> _What is expected_:
From the records below, copy out exactly the lines from the one containing "period_needed_ns 5.04 \" to the one containing "synth_area_um2 85500 \", both included. Add nothing else.

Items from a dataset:
━━━━
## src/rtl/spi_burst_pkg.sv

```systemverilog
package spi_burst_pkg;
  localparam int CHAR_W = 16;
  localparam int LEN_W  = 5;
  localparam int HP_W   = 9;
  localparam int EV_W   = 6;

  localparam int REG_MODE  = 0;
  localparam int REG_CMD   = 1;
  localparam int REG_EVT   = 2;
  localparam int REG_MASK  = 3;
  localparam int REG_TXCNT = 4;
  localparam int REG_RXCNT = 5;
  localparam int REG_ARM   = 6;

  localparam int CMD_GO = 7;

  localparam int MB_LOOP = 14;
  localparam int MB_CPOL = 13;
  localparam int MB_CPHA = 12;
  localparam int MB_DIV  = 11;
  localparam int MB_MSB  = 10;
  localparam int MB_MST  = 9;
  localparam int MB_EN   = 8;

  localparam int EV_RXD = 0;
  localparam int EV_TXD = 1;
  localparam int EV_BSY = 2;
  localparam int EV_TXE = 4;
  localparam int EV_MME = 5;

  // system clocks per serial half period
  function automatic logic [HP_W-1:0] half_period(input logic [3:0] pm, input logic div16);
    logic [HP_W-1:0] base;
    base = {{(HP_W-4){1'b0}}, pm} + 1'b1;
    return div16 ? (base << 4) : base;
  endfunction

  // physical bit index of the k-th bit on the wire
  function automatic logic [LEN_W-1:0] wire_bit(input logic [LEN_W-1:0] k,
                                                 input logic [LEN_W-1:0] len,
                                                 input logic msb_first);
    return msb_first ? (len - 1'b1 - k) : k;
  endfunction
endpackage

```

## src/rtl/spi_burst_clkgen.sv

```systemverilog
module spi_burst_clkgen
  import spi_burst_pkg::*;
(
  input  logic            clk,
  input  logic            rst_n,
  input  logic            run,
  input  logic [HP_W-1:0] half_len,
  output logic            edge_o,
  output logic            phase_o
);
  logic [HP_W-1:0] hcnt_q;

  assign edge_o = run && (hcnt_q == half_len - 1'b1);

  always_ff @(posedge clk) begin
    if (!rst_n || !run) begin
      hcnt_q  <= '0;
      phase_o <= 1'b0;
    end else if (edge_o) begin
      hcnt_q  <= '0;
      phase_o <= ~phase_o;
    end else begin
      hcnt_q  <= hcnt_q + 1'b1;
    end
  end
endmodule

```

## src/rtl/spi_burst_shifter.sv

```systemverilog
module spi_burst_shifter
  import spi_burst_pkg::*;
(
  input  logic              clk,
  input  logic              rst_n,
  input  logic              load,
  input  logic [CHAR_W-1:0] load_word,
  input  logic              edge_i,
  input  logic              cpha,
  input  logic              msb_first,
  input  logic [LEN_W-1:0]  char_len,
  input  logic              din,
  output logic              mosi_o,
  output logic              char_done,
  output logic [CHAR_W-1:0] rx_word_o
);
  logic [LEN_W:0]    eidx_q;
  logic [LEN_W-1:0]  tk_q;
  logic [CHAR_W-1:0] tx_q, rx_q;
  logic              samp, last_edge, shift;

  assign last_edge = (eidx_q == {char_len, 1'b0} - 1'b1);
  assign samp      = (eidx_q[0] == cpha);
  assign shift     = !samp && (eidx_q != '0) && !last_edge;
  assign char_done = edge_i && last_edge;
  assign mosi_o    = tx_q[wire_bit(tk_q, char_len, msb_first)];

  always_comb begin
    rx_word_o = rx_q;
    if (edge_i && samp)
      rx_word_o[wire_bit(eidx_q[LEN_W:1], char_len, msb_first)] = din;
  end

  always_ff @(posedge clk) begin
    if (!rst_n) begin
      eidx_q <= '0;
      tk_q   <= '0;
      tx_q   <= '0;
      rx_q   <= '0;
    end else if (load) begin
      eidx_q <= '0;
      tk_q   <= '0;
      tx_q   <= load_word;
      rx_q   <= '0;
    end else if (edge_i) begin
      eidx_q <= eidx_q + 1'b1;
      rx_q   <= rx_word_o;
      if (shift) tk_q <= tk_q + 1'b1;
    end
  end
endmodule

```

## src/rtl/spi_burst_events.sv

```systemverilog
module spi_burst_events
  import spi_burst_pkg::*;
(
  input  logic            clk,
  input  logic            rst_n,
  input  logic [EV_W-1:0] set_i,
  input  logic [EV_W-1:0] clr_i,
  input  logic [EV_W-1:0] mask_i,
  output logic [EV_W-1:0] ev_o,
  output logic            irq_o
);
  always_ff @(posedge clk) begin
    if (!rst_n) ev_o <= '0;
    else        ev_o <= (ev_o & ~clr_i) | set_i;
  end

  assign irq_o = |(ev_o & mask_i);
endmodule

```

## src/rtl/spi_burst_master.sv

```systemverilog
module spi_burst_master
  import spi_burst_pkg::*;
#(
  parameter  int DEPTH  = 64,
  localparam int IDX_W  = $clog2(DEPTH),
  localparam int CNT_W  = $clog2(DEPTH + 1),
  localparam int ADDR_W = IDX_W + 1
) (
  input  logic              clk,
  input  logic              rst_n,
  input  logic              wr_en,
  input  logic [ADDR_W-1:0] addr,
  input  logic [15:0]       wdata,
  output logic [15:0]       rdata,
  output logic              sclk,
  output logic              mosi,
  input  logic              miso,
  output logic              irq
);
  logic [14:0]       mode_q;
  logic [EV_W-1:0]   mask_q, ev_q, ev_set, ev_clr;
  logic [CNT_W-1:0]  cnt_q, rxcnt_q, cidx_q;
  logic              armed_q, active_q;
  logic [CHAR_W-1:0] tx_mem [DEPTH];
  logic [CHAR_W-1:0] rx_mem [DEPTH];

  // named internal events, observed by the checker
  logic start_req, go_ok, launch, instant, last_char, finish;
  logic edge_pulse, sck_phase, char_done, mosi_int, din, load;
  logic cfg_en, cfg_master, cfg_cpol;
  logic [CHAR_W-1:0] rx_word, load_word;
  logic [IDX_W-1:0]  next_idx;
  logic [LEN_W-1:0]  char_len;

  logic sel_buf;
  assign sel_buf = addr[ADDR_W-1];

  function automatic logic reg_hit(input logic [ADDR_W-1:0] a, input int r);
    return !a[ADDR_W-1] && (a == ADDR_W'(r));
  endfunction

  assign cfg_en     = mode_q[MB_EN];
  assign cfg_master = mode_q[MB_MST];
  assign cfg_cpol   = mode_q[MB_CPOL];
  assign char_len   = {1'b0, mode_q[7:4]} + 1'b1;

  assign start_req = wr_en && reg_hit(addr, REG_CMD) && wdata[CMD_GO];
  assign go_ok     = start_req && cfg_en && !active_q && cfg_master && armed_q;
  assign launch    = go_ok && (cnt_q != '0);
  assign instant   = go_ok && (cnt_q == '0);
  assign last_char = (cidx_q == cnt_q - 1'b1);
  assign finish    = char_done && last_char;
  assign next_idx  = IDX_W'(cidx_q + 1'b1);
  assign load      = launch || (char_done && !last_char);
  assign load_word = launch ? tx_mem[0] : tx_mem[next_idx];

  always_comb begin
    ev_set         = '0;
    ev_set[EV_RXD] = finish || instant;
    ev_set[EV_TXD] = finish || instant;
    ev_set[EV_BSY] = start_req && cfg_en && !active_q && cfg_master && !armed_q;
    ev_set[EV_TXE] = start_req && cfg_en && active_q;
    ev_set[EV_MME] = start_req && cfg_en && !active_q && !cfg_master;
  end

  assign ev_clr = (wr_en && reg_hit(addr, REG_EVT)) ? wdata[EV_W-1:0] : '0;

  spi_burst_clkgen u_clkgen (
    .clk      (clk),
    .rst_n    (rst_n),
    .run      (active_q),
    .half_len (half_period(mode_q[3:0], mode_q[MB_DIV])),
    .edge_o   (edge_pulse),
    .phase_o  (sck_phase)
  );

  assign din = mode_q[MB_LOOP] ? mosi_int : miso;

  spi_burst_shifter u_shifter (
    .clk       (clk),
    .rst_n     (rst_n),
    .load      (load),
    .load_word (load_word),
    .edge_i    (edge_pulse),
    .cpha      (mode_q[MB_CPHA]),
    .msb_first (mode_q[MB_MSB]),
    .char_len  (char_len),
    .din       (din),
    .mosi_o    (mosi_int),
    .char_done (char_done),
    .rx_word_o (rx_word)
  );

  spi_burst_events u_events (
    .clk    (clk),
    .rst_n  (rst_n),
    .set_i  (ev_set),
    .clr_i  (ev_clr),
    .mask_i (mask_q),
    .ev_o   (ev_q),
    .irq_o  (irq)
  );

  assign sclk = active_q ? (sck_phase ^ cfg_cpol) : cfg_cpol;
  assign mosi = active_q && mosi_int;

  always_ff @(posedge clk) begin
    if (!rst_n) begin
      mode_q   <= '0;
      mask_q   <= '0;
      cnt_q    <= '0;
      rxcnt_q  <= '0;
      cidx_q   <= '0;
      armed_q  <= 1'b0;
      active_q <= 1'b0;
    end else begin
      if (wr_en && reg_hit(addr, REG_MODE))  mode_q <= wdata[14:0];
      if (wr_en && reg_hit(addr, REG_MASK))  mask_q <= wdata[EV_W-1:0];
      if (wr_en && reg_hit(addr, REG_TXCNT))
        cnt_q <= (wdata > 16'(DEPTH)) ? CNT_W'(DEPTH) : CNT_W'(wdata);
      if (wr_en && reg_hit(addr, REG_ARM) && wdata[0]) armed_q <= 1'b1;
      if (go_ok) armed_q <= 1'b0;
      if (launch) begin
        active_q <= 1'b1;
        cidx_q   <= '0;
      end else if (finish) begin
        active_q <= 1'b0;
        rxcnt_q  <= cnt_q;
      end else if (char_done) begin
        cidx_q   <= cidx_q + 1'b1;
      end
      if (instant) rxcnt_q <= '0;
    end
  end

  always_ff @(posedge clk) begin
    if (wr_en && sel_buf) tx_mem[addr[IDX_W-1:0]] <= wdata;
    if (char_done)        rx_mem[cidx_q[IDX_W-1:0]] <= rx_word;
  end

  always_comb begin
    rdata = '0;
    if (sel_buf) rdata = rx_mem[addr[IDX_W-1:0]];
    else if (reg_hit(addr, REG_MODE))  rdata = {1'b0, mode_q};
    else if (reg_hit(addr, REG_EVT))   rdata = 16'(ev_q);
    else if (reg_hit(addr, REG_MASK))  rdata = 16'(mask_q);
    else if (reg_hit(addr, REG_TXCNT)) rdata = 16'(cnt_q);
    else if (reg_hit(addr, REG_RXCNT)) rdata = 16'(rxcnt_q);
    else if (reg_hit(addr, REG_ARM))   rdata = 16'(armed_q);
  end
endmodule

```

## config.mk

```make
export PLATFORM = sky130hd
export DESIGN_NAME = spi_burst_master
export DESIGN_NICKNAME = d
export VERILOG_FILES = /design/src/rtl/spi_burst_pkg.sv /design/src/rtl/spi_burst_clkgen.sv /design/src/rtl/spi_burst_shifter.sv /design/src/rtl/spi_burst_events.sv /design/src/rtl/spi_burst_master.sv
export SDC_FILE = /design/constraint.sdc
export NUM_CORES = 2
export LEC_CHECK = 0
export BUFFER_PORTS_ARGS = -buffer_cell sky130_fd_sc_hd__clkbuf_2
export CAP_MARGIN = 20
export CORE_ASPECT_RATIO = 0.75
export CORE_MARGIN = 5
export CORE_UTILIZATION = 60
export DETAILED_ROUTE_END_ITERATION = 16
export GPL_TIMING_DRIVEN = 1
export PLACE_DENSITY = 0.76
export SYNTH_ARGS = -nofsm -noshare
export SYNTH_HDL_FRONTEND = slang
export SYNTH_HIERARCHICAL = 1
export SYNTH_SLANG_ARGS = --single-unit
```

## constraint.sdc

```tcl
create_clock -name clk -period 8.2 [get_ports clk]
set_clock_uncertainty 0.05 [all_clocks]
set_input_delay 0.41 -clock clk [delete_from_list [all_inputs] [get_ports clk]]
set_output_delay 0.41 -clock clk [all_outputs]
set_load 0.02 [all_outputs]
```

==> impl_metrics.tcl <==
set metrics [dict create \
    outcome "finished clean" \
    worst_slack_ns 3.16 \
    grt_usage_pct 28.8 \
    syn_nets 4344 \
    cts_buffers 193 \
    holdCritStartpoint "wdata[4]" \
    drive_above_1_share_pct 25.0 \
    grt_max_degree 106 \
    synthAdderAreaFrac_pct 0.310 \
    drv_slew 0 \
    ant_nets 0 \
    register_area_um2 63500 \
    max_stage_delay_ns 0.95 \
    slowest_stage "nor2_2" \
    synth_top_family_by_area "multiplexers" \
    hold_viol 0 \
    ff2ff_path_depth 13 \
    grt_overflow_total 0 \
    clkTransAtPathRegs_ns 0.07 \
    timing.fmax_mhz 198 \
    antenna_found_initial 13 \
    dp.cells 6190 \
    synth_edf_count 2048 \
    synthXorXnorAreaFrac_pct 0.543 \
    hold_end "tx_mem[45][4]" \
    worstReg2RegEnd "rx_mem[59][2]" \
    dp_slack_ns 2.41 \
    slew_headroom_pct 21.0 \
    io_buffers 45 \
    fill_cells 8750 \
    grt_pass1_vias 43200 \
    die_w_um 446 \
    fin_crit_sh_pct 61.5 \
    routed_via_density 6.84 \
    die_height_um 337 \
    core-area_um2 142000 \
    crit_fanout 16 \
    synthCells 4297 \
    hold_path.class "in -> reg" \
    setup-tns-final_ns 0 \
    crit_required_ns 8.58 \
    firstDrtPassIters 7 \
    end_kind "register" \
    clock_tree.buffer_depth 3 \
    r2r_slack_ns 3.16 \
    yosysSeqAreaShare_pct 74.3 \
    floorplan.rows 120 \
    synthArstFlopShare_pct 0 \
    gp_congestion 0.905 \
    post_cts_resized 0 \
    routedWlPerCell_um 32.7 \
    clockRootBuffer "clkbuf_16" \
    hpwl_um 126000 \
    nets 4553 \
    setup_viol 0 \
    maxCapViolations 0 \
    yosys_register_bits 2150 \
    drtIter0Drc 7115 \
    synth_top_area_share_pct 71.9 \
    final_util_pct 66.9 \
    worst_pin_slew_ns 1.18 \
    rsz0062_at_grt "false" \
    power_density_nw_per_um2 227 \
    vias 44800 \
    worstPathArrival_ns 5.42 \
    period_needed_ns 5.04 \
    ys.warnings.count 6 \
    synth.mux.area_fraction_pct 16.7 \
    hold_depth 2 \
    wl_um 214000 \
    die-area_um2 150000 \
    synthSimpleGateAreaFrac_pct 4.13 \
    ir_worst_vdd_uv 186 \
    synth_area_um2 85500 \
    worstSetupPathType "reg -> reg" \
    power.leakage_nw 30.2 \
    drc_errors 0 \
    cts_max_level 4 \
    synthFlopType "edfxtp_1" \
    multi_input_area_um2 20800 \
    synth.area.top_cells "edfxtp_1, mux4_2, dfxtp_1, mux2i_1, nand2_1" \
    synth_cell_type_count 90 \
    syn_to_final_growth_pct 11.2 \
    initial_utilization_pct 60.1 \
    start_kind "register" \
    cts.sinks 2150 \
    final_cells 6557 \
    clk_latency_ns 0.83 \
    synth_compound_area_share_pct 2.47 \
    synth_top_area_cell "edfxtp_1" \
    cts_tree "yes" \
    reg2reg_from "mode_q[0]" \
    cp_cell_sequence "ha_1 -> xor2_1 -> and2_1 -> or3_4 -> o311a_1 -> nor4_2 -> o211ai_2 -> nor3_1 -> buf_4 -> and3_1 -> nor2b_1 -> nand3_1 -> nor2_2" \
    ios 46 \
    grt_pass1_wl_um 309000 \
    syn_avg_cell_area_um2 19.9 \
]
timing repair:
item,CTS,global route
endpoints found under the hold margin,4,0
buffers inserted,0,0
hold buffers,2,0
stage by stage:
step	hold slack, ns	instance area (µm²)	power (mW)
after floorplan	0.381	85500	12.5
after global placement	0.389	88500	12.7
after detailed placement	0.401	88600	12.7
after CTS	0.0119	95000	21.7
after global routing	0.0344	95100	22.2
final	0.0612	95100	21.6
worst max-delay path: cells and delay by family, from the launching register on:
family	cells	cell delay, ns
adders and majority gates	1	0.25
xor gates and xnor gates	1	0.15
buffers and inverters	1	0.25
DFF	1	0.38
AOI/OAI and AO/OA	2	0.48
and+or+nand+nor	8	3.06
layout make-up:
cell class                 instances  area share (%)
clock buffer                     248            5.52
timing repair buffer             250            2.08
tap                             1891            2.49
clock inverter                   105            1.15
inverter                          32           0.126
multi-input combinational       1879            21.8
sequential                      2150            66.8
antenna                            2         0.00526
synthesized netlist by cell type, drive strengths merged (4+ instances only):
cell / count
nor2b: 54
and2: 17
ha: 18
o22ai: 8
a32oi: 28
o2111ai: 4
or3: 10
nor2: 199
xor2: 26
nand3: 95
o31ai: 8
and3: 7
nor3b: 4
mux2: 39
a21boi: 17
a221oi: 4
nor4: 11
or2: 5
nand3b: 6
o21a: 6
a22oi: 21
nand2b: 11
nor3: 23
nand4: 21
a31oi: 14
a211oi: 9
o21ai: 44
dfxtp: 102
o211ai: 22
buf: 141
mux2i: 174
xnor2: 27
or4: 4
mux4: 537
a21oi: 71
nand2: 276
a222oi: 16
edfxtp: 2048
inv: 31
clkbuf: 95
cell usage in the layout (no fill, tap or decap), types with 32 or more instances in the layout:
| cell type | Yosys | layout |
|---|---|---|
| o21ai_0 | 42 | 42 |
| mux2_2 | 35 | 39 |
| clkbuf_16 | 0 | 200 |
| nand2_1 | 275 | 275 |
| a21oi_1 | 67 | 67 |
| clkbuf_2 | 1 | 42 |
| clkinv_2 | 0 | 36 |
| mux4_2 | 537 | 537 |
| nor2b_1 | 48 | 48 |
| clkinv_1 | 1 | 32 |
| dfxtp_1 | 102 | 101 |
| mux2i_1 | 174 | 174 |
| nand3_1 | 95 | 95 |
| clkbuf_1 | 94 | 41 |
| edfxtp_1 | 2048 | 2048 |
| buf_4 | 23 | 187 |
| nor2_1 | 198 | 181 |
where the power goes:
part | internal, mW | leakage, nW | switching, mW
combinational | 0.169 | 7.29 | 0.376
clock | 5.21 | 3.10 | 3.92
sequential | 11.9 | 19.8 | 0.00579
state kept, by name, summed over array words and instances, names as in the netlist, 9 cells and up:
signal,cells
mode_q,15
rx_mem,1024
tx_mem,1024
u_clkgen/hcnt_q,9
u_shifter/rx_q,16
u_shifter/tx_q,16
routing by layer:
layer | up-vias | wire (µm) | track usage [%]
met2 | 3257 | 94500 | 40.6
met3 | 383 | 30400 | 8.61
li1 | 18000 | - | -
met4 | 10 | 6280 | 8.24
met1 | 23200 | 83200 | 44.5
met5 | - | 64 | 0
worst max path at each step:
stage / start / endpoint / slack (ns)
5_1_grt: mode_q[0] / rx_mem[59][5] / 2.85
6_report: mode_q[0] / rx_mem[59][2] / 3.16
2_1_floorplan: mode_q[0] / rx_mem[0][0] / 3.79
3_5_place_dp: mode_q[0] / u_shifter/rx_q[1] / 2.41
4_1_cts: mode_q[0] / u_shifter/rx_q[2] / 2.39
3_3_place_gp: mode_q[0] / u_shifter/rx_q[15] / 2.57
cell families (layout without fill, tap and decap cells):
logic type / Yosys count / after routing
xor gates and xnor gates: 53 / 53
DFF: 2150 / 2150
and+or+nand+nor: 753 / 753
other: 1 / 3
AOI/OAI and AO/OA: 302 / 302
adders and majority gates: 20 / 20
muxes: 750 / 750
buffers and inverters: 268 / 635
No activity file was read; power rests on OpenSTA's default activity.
━━━━
> _Result of this task_:
    period_needed_ns 5.04 \
    ys.warnings.count 6 \
    synth.mux.area_fraction_pct 16.7 \
    hold_depth 2 \
    wl_um 214000 \
    die-area_um2 150000 \
    synthSimpleGateAreaFrac_pct 4.13 \
    ir_worst_vdd_uv 186 \
    synth_area_um2 85500 \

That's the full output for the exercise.